Rethinking Narrow and General Artificial Intelligence

Shabenberger’s insight is that people’s expectations on Artificial Intelligence can be distinguished by the tasks it is expected to do, as well as its autonomy. Does it really think and work in a real environment, or is it dedicated to a narrow task, which it does well?

Artificial General Intelligence

artificial-intelligence-3685928_1280

The goal of AGI is to create a general thinking machine. It is a machine that has a thinking capacity. In Artificial General Intelligence, the definition includes self-sufficiency and broad human-like general intelligence, where the intelligence can be extrapolated from one situation to another and the system can learn over time. Perhaps, if it is to be human-like, it can forget over time, too, and choose areas to focus?

AI-20171012113039221

Schabenberger calls this approach Artificial General Intelligence (AGI). In this interpretation of Artificial Intelligence, the goal is to have the machines behave, think and be like humans. It is to attempt to realise human intelligence in hardware and software. It is distinct from the narrow form of Artificial Intelligence because it focuses on a breadth of activities, rather than a very focused attempt of using human-like intelligence in one domain with a high degree of expertise.

Narrow Artificial Intelligence

In contrast to this perspective, there’s another approach to artificial intelligence, which Schabenberger calls Artificial Narrow Intelligence. In contrast to AGI, these artificial intelligence systems do not think. These systems are applying and executing algorithms, not thinking. They may also learn from evidence, but the data and the modelling fundamentally comes from humans in some way.

For example, let’s take Siri, Alexa and Cortana. This is a narrow form of artificial intelligence which solves very specific tasks. These systems are purpose built systems, aimed at a specific objective. These systems are executing algorithms that are programmed implicitly.

What does the distinction mean for industry?

The precise distinction will allow businesses to formalize and understand what they mean when they talk about AI. With AI, everyone has an opinion, and they can mean different things. By focusing on outcomes, this means that business ideas can be generated that can be actionable and achievable by focusing on an understanding of AI that is Narrow, rather than the general, sweeping definition of Artificial Intelligence.

At present, data specialists and developers are the ones developing the system in silos, with no ethics discussion, or values imbued. However, these decisions cannot be made in a vacuum, with no form of ethics discussion.  We are all impacted by data, and we will all be impacted by Artificial Intelligence. We cannot assume to have the ethical superiority of the uninvolved, pointing fingers when things go wrong. If we are putting God in the machine, let’s make it one that we can and want, to live with.

And what do all these Artificial General Systems have in common? They do not exist, and we have absolutely no clue have to build them, according to Schabenberger. We should have a conversation about what if we could get there. How does that impact ethics? How does it impact jobs? Our planet?

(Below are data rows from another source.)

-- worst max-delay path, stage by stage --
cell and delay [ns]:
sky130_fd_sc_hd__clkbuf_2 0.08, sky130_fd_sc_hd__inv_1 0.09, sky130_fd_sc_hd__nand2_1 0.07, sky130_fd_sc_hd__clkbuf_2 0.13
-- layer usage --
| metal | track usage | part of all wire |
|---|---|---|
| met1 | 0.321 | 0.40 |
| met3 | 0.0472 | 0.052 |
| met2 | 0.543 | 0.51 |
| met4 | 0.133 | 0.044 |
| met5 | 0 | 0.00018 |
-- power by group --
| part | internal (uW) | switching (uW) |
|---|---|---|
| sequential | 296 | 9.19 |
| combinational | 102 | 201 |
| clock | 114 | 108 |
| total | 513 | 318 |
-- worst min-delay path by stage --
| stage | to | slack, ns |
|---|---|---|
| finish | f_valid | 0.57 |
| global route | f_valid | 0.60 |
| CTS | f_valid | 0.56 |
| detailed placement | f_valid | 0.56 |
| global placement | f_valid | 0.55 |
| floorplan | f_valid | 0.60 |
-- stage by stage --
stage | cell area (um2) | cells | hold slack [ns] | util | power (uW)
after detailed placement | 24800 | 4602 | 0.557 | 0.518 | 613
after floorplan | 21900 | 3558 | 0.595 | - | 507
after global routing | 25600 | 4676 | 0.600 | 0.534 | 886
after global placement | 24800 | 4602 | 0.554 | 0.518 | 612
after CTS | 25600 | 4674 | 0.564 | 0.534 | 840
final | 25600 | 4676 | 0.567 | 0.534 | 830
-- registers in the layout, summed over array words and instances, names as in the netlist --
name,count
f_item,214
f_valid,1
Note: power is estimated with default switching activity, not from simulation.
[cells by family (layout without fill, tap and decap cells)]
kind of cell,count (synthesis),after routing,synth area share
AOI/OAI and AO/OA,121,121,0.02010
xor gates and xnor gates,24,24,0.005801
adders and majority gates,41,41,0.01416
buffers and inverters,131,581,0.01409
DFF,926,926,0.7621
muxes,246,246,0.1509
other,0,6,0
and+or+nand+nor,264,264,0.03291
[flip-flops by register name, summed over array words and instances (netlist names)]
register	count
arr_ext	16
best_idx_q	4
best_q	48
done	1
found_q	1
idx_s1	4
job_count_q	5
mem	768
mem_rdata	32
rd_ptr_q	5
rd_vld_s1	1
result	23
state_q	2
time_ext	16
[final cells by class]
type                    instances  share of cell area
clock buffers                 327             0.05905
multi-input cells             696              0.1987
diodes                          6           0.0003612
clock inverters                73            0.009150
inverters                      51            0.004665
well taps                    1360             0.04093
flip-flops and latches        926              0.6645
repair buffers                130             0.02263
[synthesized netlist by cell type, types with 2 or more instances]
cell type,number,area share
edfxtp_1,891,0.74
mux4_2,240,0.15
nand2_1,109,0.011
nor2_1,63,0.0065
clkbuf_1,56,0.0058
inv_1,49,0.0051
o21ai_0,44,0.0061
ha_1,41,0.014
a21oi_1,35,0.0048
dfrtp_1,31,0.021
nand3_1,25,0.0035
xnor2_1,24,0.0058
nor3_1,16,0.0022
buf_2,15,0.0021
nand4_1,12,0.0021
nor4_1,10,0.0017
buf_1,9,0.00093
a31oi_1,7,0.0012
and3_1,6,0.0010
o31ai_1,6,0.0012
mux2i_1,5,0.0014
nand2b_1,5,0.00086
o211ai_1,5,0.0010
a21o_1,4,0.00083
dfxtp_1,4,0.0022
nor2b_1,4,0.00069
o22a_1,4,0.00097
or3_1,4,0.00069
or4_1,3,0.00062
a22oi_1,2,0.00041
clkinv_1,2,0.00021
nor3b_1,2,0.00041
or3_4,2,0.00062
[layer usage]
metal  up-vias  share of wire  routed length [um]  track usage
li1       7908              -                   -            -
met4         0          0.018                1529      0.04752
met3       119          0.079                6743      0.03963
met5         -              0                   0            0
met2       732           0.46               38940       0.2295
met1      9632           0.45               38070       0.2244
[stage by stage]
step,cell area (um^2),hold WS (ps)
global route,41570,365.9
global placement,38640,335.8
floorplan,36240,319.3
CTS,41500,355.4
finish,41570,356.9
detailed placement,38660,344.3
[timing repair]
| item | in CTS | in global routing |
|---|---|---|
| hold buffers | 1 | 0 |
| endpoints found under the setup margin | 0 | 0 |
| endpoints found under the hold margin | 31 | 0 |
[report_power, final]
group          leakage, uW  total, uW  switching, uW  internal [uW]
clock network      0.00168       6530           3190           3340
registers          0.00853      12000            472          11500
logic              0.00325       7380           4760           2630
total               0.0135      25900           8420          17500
`config.mk`:
```
export PLATFORM = sky130hd
export DESIGN_NAME = rect_region_hit_table
export DESIGN_NICKNAME = d
export VERILOG_FILES = /design/src/rtl/rrht_pkg.sv /design/src/rtl/rrht_ram.sv /design/src/rtl/rrht_ctrl.sv /design/src/rtl/rrht_dp.sv /design/src/rtl/rect_region_hit_table.sv
export VERILOG_INCLUDE_DIRS = /design/src /design/src/rtl
export SDC_FILE = /design/constraint.sdc
export NUM_CORES = 1
export LEC_CHECK = 0
export ABC_AREA = 1
export BUFFER_PORTS_ARGS = -buffer_cell sky130_fd_sc_hd__buf_2
export CORE_MARGIN = 8
export CORE_UTILIZATION = 50
export CTS_CLUSTER_SIZE = 24
export DETAILED_ROUTE_END_ITERATION = 8
export PLACE_DENSITY_LB_ADDON = 0.05
export SLEW_MARGIN = 20
export SYNTH_ARGS = -nofsm -noshare
export SYNTH_HDL_FRONTEND = slang
export SYNTH_SLANG_ARGS = --single-unit
export TNS_END_PERCENT = 10
```
`constraint.sdc`:
```
create_clock -name clk -period 4.6 [get_ports clk]
set_input_delay 0.46 -clock clk [delete_from_list [all_inputs] [get_ports clk]]
set_output_delay 0.46 -clock clk [all_outputs]
set_load 0.02 [all_outputs]
```
`src/rtl/rect_region_hit_table_macros.svh`:
```
// Assertion macros for the rect_region_hit_table project.
// Needs a clock named clk and an active-low reset named rst_n in scope.
`ifndef RECT_REGION_HIT_TABLE_MACROS_SVH
`define RECT_REGION_HIT_TABLE_MACROS_SVH

`ifndef SYNTHESIS

// Same-cycle implication
`define RRHT_ASSERT_IMPL(lbl, ante, cons) \
    lbl: assert property (@(posedge clk) disable iff (!rst_n) (ante) |-> (cons)) \
        else $error("rrht assertion failed");

// Next-cycle implication
`define RRHT_ASSERT_NEXT(lbl, ante, cons) \
    lbl: assert property (@(posedge clk) disable iff (!rst_n) (ante) |=> (cons)) \
        else $error("rrht assertion failed");

`else

`define RRHT_ASSERT_IMPL(lbl, ante, cons)
`define RRHT_ASSERT_NEXT(lbl, ante, cons)

`endif

`endif

```
`src/rtl/rrht_pkg.sv`:
```
// Shared types for the rectangle hit table: controller states and the
// command/status bundles between controller and datapath. No dependencies.
`timescale 1ns / 1ps

package rrht_pkg;

    typedef enum logic [1:0] {
        ST_IDLE,
        ST_SCAN,
        ST_WRITE,
        ST_FINISH
    } state_t;

    // Controller to datapath
    typedef struct packed {
        logic load;        // capture the input request
        logic scan_start;  // rewind the entry walk
        logic scan;        // walk entries
        logic write;       // write the table entry
        logic append;      // write goes to a new entry at the count
        logic load_out;    // load the result register
        logic res_status;  // result: table full
        logic res_found;   // result: hit found
    } cmd_t;

    // Datapath to controller
    typedef struct packed {
        logic hit;         // probed entry matches
        logic exhausted;   // all entries walked, none matched
        logic full;        // count equals table size
        logic is_hit_test; // captured request is a hit test
        logic out_free;    // result register can take a new result
    } sts_t;

endpackage

```
`src/rtl/rrht_ram.sv`:
```
// Generic single-write, single-read RAM with registered read data.
// No dependencies.
`timescale 1ns / 1ps

module rrht_ram #(
    parameter int WIDTH = 8,
    parameter int DEPTH = 16,
    localparam int AW = (DEPTH > 1) ? $clog2(DEPTH) : 1
) (
    input  logic             clk,
    input  logic             wr_en,
    input  logic [AW-1:0]    wr_addr,
    input  logic [WIDTH-1:0] wr_data,
    input  logic [AW-1:0]    rd_addr,
    output logic [WIDTH-1:0] rd_data
);

    logic [WIDTH-1:0] mem [DEPTH];

    // Write port and registered read port
    always_ff @(posedge clk)
    begin
        if (wr_en)
        begin
            mem[wr_addr] <= wr_data;
        end
        rd_data <= mem[rd_addr];
    end

endmodule

```
`src/rtl/rrht_ctrl.sv`:
```
// Controller for the rectangle hit table: sequences capture, entry walk,
// table write and result hand-off. Depends on rrht_pkg.
`timescale 1ns / 1ps

module rrht_ctrl (
    input  logic          clk,
    input  logic          rst_n,
    input  logic          s_tvalid,
    output logic          s_tready,
    input  rrht_pkg::sts_t sts,
    output rrht_pkg::cmd_t cmd
);

    rrht_pkg::state_t state_reg, state_next;
    logic found_reg, found_next;
    logic status_reg, status_next;
    logic append_reg, append_next;

    // State and result flag registers
    always_ff @(posedge clk or negedge rst_n)
    begin
        if (!rst_n)
        begin
            state_reg  <= rrht_pkg::ST_IDLE;
            found_reg  <= 1'b0;
            status_reg <= 1'b0;
            append_reg <= 1'b0;
        end
        else
        begin
            state_reg  <= state_next;
            found_reg  <= found_next;
            status_reg <= status_next;
            append_reg <= append_next;
        end
    end

    // Next state and commands
    always_comb
    begin
        state_next     = state_reg;
        found_next     = found_reg;
        status_next    = status_reg;
        append_next    = append_reg;
        s_tready       = 1'b0;
        cmd            = '0;
        cmd.res_status = status_reg;
        cmd.res_found  = found_reg;
        case (state_reg)
            rrht_pkg::ST_IDLE:
            begin
                s_tready = 1'b1;
                if (s_tvalid)
                begin
                    cmd.load       = 1'b1;
                    cmd.scan_start = 1'b1;
                    found_next     = 1'b0;
                    status_next    = 1'b0;
                    append_next    = 1'b0;
                    state_next     = rrht_pkg::ST_SCAN;
                end
            end
            rrht_pkg::ST_SCAN:
            begin
                cmd.scan = 1'b1;
                if (sts.hit)
                begin
                    if (sts.is_hit_test)
                    begin
                        found_next = 1'b1;
                        state_next = rrht_pkg::ST_FINISH;
                    end
                    else
                    begin
                        append_next = 1'b0;
                        state_next  = rrht_pkg::ST_WRITE;
                    end
                end
                else if (sts.exhausted)
                begin
                    if (sts.is_hit_test)
                    begin
                        state_next = rrht_pkg::ST_FINISH;
                    end
                    else if (sts.full)
                    begin
                        status_next = 1'b1;
                        state_next  = rrht_pkg::ST_FINISH;
                    end
                    else
                    begin
                        append_next = 1'b1;
                        state_next  = rrht_pkg::ST_WRITE;
                    end
                end
            end
            rrht_pkg::ST_WRITE:
            begin
                cmd.write  = 1'b1;
                cmd.append = append_reg;
                state_next = rrht_pkg::ST_FINISH;
            end
            rrht_pkg::ST_FINISH:
            begin
                // Hold until the result register is free
                if (sts.out_free)
                begin
                    cmd.load_out = 1'b1;
                    state_next   = rrht_pkg::ST_IDLE;
                end
            end
            default:
            begin
                state_next = rrht_pkg::ST_IDLE;
            end
        endcase
    end

endmodule

```
`src/rtl/rrht_dp.sv`:
```
// Datapath for the rectangle hit table: request capture, entry count,
// pipelined entry walk over the table RAM, and the result register.
// Depends on rrht_pkg, rrht_ram and rect_region_hit_table_macros.svh.
`timescale 1ns / 1ps
`include "rect_region_hit_table_macros.svh"

module rrht_dp #(
    parameter int MAX_ENTRIES = 16,
    parameter int COORD_BITS  = 16,
    parameter int TAG_BITS    = 4,
    localparam int IN_W  = TAG_BITS + 4 * COORD_BITS,
    localparam int IN_TW = ((IN_W + 7) / 8) * 8,
    localparam int OUT_W  = 2 + TAG_BITS,
    localparam int OUT_TW = ((OUT_W + 7) / 8) * 8
) (
    input  logic              clk,
    input  logic              rst_n,
    input  logic              in_func,
    input  logic [IN_TW-1:0]  in_data,
    input  logic              m_tready,
    output logic              m_tvalid,
    output logic [OUT_TW-1:0] m_tdata,
    input  rrht_pkg::cmd_t    cmd,
    output rrht_pkg::sts_t    sts
);

    localparam int C      = COORD_BITS;
    localparam int T      = TAG_BITS;
    localparam int CNT_W  = $clog2(MAX_ENTRIES + 1);
    localparam int ADDR_W = (MAX_ENTRIES > 1) ? $clog2(MAX_ENTRIES) : 1;

    // Captured request
    logic             func_reg;
    logic [IN_W-1:0]  req_reg;

    logic [CNT_W-1:0] count_reg, count_next;
    logic [CNT_W-1:0] idx_reg, idx_next;
    logic             probe_valid_reg, probe_valid_next;
    logic [CNT_W-1:0] probe_idx_reg;
    logic [CNT_W-1:0] hit_idx_reg;
    logic [T-1:0]     hit_tag_reg;
    logic             m_tvalid_reg, m_tvalid_next;
    logic [OUT_TW-1:0] m_tdata_reg;

    logic [IN_W-1:0]   rd_data;
    logic [ADDR_W-1:0] wr_addr;
    logic              issue;
    logic              match;
    logic              hit;

    logic [T-1:0]        req_tag, ent_tag;
    logic signed [C-1:0] req_x, req_y, ent_left, ent_top, ent_wide, ent_tall;
    logic signed [C:0]   px, py, lft, top, rgt, bot;
    logic                in_rect;

    // Field views of the request and of the probed entry
    assign req_tag  = req_reg[T-1:0];
    assign req_x    = $signed(req_reg[T+C-1:T]);
    assign req_y    = $signed(req_reg[T+2*C-1:T+C]);
    assign ent_tag  = rd_data[T-1:0];
    assign ent_left = $signed(rd_data[T+C-1:T]);
    assign ent_top  = $signed(rd_data[T+2*C-1:T+C]);
    assign ent_wide = $signed(rd_data[T+3*C-1:T+2*C]);
    assign ent_tall = $signed(rd_data[T+4*C-1:T+3*C]);

    // Containment test, sums one bit wider than the coordinates
    assign px  = {req_x[C-1], req_x};
    assign py  = {req_y[C-1], req_y};
    assign lft = {ent_left[C-1], ent_left};
    assign top = {ent_top[C-1], ent_top};
    assign rgt = lft + {ent_wide[C-1], ent_wide};
    assign bot = top + {ent_tall[C-1], ent_tall};
    assign in_rect = (px >= lft) && (px < rgt) && (py >= top) && (py < bot);

    assign match = func_reg ? in_rect : (ent_tag == req_tag);
    assign hit   = probe_valid_reg && match;
    assign issue = cmd.scan && !hit && (idx_reg < count_reg);

    rrht_ram #(
        .WIDTH (IN_W),
        .DEPTH (MAX_ENTRIES)
    ) u_table (
        .clk     (clk),
        .wr_en   (cmd.write),
        .wr_addr (wr_addr),
        .wr_data (req_reg),
        .rd_addr (idx_reg[ADDR_W-1:0]),
        .rd_data (rd_data)
    );

    // Write to the matched entry, or append at the count
    assign wr_addr = cmd.append ? count_reg[ADDR_W-1:0] : hit_idx_reg[ADDR_W-1:0];

    // Walk, count and result handshake
    always_comb
    begin
        idx_next         = idx_reg;
        probe_valid_next = 1'b0;
        count_next       = count_reg;
        m_tvalid_next    = m_tvalid_reg;
        if (cmd.scan_start)
        begin
            idx_next = '0;
        end
        else if (issue)
        begin
            idx_next         = idx_reg + 1'b1;
            probe_valid_next = 1'b1;
        end
        if (cmd.write && cmd.append)
        begin
            count_next = count_reg + 1'b1;
        end
        if (m_tvalid_reg && m_tready)
        begin
            m_tvalid_next = 1'b0;
        end
        if (cmd.load_out)
        begin
            m_tvalid_next = 1'b1;
        end
    end

    always_ff @(posedge clk or negedge rst_n)
    begin
        if (!rst_n)
        begin
            count_reg       <= '0;
            idx_reg         <= '0;
            probe_valid_reg <= 1'b0;
            m_tvalid_reg    <= 1'b0;
        end
        else
        begin
            count_reg       <= count_next;
            idx_reg         <= idx_next;
            probe_valid_reg <= probe_valid_next;
            m_tvalid_reg    <= m_tvalid_next;
        end
    end

    // Payload registers
    always_ff @(posedge clk)
    begin
        if (cmd.load)
        begin
            func_reg <= in_func;
            req_reg  <= in_data[IN_W-1:0];
        end
        if (issue)
        begin
            probe_idx_reg <= idx_reg;
        end
        if (cmd.scan && hit)
        begin
            hit_idx_reg <= probe_idx_reg;
            hit_tag_reg <= ent_tag;
        end
        if (cmd.load_out)
        begin
            m_tdata_reg <= OUT_TW'({(cmd.res_found ? hit_tag_reg : {T{1'b0}}),
                                    cmd.res_found, cmd.res_status});
        end
    end

    assign m_tvalid = m_tvalid_reg;
    assign m_tdata  = m_tdata_reg;

    assign sts.hit         = hit;
    assign sts.exhausted   = !probe_valid_reg && (idx_reg >= count_reg);
    assign sts.full        = (count_reg == CNT_W'(MAX_ENTRIES));
    assign sts.is_hit_test = func_reg;
    assign sts.out_free    = !m_tvalid_reg || m_tready;

    `RRHT_ASSERT_IMPL(a_count_range, 1'b1, count_reg <= CNT_W'(MAX_ENTRIES))
    `RRHT_ASSERT_IMPL(a_probe_below_count, probe_valid_reg, probe_idx_reg < count_reg)
    `RRHT_ASSERT_NEXT(a_append_counts, cmd.write && cmd.append, count_reg == CNT_W'($past(count_reg) + 1'b1))
    `RRHT_ASSERT_IMPL(a_found_not_full, cmd.load_out, !(cmd.res_found && cmd.res_status))

endmodule

```
`src/rtl/rect_region_hit_table.sv`:
```
// Top level of the rectangle hit table: controller plus datapath.
// Depends on rrht_pkg, rrht_ctrl, rrht_dp (which holds rrht_ram).
`timescale 1ns / 1ps

// A table of up to MAX_ENTRIES tagged rectangles, one request at a time.
// s_tuser carries the function (0 write rectangle, 1 hit test point). A
// write updates the entry holding its tag or appends a new one; with the
// table full it returns status 1 and changes nothing. A hit test returns
// the tag of the first entry in insertion order that contains the point
// (left/top edges inclusive, right/bottom exclusive). The table is walked
// through one RAM read port at one entry per cycle; a finished request
// waits for m_tready while the result register still holds a result.
// s_tready is high only while no request is in work; a finished result may
// sit in the output register while the next request is taken.
module rect_region_hit_table #(
    parameter int MAX_ENTRIES = 16,
    parameter int COORD_BITS  = 16,
    parameter int TAG_BITS    = 4,
    localparam int IN_TW  = ((TAG_BITS + 4 * COORD_BITS + 7) / 8) * 8,
    localparam int OUT_TW = ((2 + TAG_BITS + 7) / 8) * 8
) (
    input  logic              clk,
    input  logic              rst_n,
    input  logic              s_tvalid,
    output logic              s_tready,
    // region_tag, coord_x, coord_y, rect_width, rect_height, zero pad
    input  logic [IN_TW-1:0]  s_tdata,
    // func
    input  logic              s_tuser,
    output logic              m_tvalid,
    input  logic              m_tready,
    // status, hit_found, hit_tag, zero pad
    output logic [OUT_TW-1:0] m_tdata
);

    rrht_pkg::cmd_t cmd;
    rrht_pkg::sts_t sts;

    rrht_ctrl u_ctrl (
        .clk      (clk),
        .rst_n    (rst_n),
        .s_tvalid (s_tvalid),
        .s_tready (s_tready),
        .sts      (sts),
        .cmd      (cmd)
    );

    rrht_dp #(
        .MAX_ENTRIES (MAX_ENTRIES),
        .COORD_BITS  (COORD_BITS),
        .TAG_BITS    (TAG_BITS)
    ) u_dp (
        .clk      (clk),
        .rst_n    (rst_n),
        .in_func  (s_tuser),
        .in_data  (s_tdata),
        .m_tready (m_tready),
        .m_tvalid (m_tvalid),
        .m_tdata  (m_tdata),
        .cmd      (cmd),
        .sts      (sts)
    );

endmodule

```
==> summary.md <==
| Metric | Value |
|---|---|
| Slew at the pin with the worst max-slew slack | 894 ps |
| I/O Pins | 87 |
| DR iter-0 viols | 2663 |
| Final setup viols | 0 |
| PwrDens | approximately 620 nW/µm² |
| Final Skew | around 27 ps |
| Die width | 333 µm |
| Clk root buf | clkbuf_16 |
| Worst-case clock buffer depth | 3 |
| Initial antenna violation count | 4 |
| Syn Inst Count | roughly 3600 |
| Largest net degree at the start of global routing | approximately 140 |
| Max VDD drop | 0.000359 V |
| Clock Sinks | 1260 |
| TritonRoute pass-1 iters | 6 |
| CTS tree | yes |
| Post-route ant nets | 0 |
| Setup CP Type | register to register |
| DR WL/cell | 25.0 µm |
| Async SR Flop Fraction | about 1.3% |
| Rel. slew slack | between 40% and 50% |
| WL final | 130000 µm |
| Mapped Area | approximately 50000 µm² |
| Overflow after GRT | 0 |
| HPWL after DPL | 68600 µm |
| WP data required | 5030 ps |
| Vias | 30600 |
| Row Count | 116 |
| Total Neg Setup Slack | 0 ps |
| Most frequent cells in the layout | 1175 x edfxtp_1, 642 x nor2_1, 299 x nand2_1, 281 x o21ai_0, 169 x o32ai_1 |
| F_max | 230 MHz |
| DRC violations left | 0 |
| Synth cell types | 48 |
| Pleak | 19.5 nW |
| Tot Pwr | 35.9 mW |
| Hold crit path type | primary input to register |
| Total track usage | 23.0% |
| CTS H-tree depth | 4 |
| Worst-Skew Late Latency | 740 ps |
| Fin crit share | a little over nine tenths |
| Mapped Avg Cell Area | 13.8 µm² |
| Die area | ~110000 µm² |
| Status | complete, no violations |
| Critical Path AT | between 4000 and 5000 ps |
| Commonest non-fill, non-tap cell in the layout | edfxtp_1 |
| Max-cap violations | 0 |
| Leading area contributor after synthesis | edfxtp_1 |
| Max reg flops | 1088 |
| EDFF count, synth | 1175 |
| TritonCTS Buffers | 135 |
| Worst Setup End Kind | register |
| Initial Util | 50.3% |
| Die Y | around 330 µm |
| Largest cells by area after synthesis | edfxtp_1 70%, nor2_1 4.9%, o32ai_1 3.0% |
| Share of post-route cells with drive strength above 1 | 10.4% |
| Area Growth Syn to Fin | 14.8% |
| Hold WS | 40.6 ps |
| Via-to-Cell Ratio | 5.88 |
| Worst setup SP type | register |
| Final slew viol count | 0 |
| Fin. Hold Viols | 0 |
| Global-route wire length before repair | 192000 µm |
| RePlAce Congestion | 0.827 |
| Minimum clock period | 4350 ps |
| IO buf count | 80 |
| Vias in the first global route | 30500 |
| #FFs+latches synth | 1260 |
| Yosys top cell area share | 70.4% |
| Utilization after layout | 57.7% |
| Sequential-to-total area share from yosys stat | 73.9% |
| Clock-pin slew on the worst setup and hold paths | 50 ps |
| Placeable Area | 99700 µm² |
| Worst R2R Setup Slack | 250 ps |
| Top_reg_cell synth | edfxtp_1 |
| Final net count | 3985 |
| CP Max Fanout | 8 |
| Yosys warns | 0 |
[layer usage]
| metal | track usage [%] | routed length (µm) | share of wire, % |
|---|---|---|---|
| met2 | 38.8 | 62500 | 48 |
| met4 | 7.84 | 4060 | 3.1 |
| met5 | 0 | 0 | 0 |
| met3 | 3.31 | 7260 | 5.6 |
| met1 | 30.8 | 56200 | 43 |
[synthesized netlist by cell type (2+ instances only)]
library cell  number
buf_4              5
buf_2             43
nor2_2             4
nand4_1           10
o21ai_2            3
nor2_1           661
o21ai_1           11
edfxtp_1        1175
o21a_1             3
nand2_4            2
and2_1             3
a31oi_1            2
o32ai_1          169
dfrtp_1           17
dfxtp_1           68
fa_1               2
ha_1             108
nand3_1          123
xnor2_1           13
nand2_1          300
a21boi_1           3
clkbuf_1         155
buf_1              7
nor3_1             6
xor2_1            22
o21ai_0          281
o21bai_1           2
a21o_1             2
nand3b_1           4
inv_1            113
o211ai_1          34
clkinv_1           2
a21oi_1           63
mux2i_1          103
o221ai_1         103
[metrics by stage]
step                area, µm²  worst slack [ps]  instances
floorplan               50200              -134       3636
global placement        52400               203       4883
detailed placement      52400               117       4883
CTS                     57500               100       5202
global route            57600             -61.1       5208
finish                  57600               249       5209
[cell families (layout without fill, tap and decap cells)]
logic type	after synthesis	in the layout	synth area share (%)
xor+xnor	35	35	0.611
compound gates	681	681	9.13
other cells	1	3	0.00748
fa+ha+maj	110	110	2.77
mux	103	103	2.06
simple gates	1119	1119	8.92
flops	1260	1260	73.9
buf+inv	326	600	2.58
[worst paths after layout]
check | from | endpoint | depth (start not counted)
setup / recovery | u_dp.u_table.rd_data[4] | u_dp.hit_idx_reg[3] | 25
hold / removal | s_tdata[4] | u_dp.req_reg[4] | 1
setup reg to reg | u_dp.u_table.rd_data[4] | u_dp.hit_idx_reg[3] | 25
hold reg to reg | u_dp.probe_idx_reg[3] | u_dp.hit_idx_reg[3] | 0
max in group asynchronous | rst_n | u_dp.idx_reg[2] | 2
min in group asynchronous | rst_n | u_dp.idx_reg[1] | 2
[worst max-delay path: stages (launching register included)]
cell and delay, ps:
dfxtp_1 340, ha_1 170, inv_1 60, fa_1 390
inv_1 80, a31oi_2 120, o21ai_2 210, nand3_1 90
and2_1 180, o21ai_2 170, a21oi_1 100, or2_1 240
a22oi_2 190, ha_4 170, nand2_1 90, nor2_2 150
and2_4 160, nand3b_1 90, nand3_1 90, nand2_1 50
nand2_1 50, nand4_1 300, nand2_2 200, nand2_4 100
nor2_2 110, buf_6 140
[timing repair]
item	4_1_cts	5_1_grt
endpoints found under the hold margin	86	0
setup endpoints to repair	0	22
buffers inserted	0	6
hold buffers	70	0
gates resized for setup	0	14
[power by group]
part | internal [mW] | switching, mW
sequential | 13.9 | 1.00
clock | 6.18 | 4.26
combinational | 3.72 | 6.91
[final cells by class]
class,instances,area [µm²]
Tap cell,1298,1620
Inverter,116,449
Sequential cell,1260,37100
Fill cell,7724,42100
Clock buffer,192,3890
Antenna cell,1,2.50
Clock inverter,57,434
Multi-Input combinational cell,2050,12000
Timing Repair Buffer,235,2120
(Power assumes the default switching activity.)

To summarise, Schabenberger’s distinction is very clear for businesses to understand, and to direct their discussions on artificial intelligence. Bringing this clarity is essential when people use the same term to mean different things, and the neat distinction will facilitate successful discussions and outcomes for business.

References

Rosenblatt, F. (1958). The perceptron: A probabilistic model for information storage and organization in the brain. Psychological Review, 65(6), 386-408. http://dx.doi.org/10.1037/h0042519

Rumelhart, D.E; McClelland, James (1986). Parallel Distributed Processing: Explorations in the Microstructure of Cognition. Cambridge: MIT Press. ISBN 978-0-262-63110-5.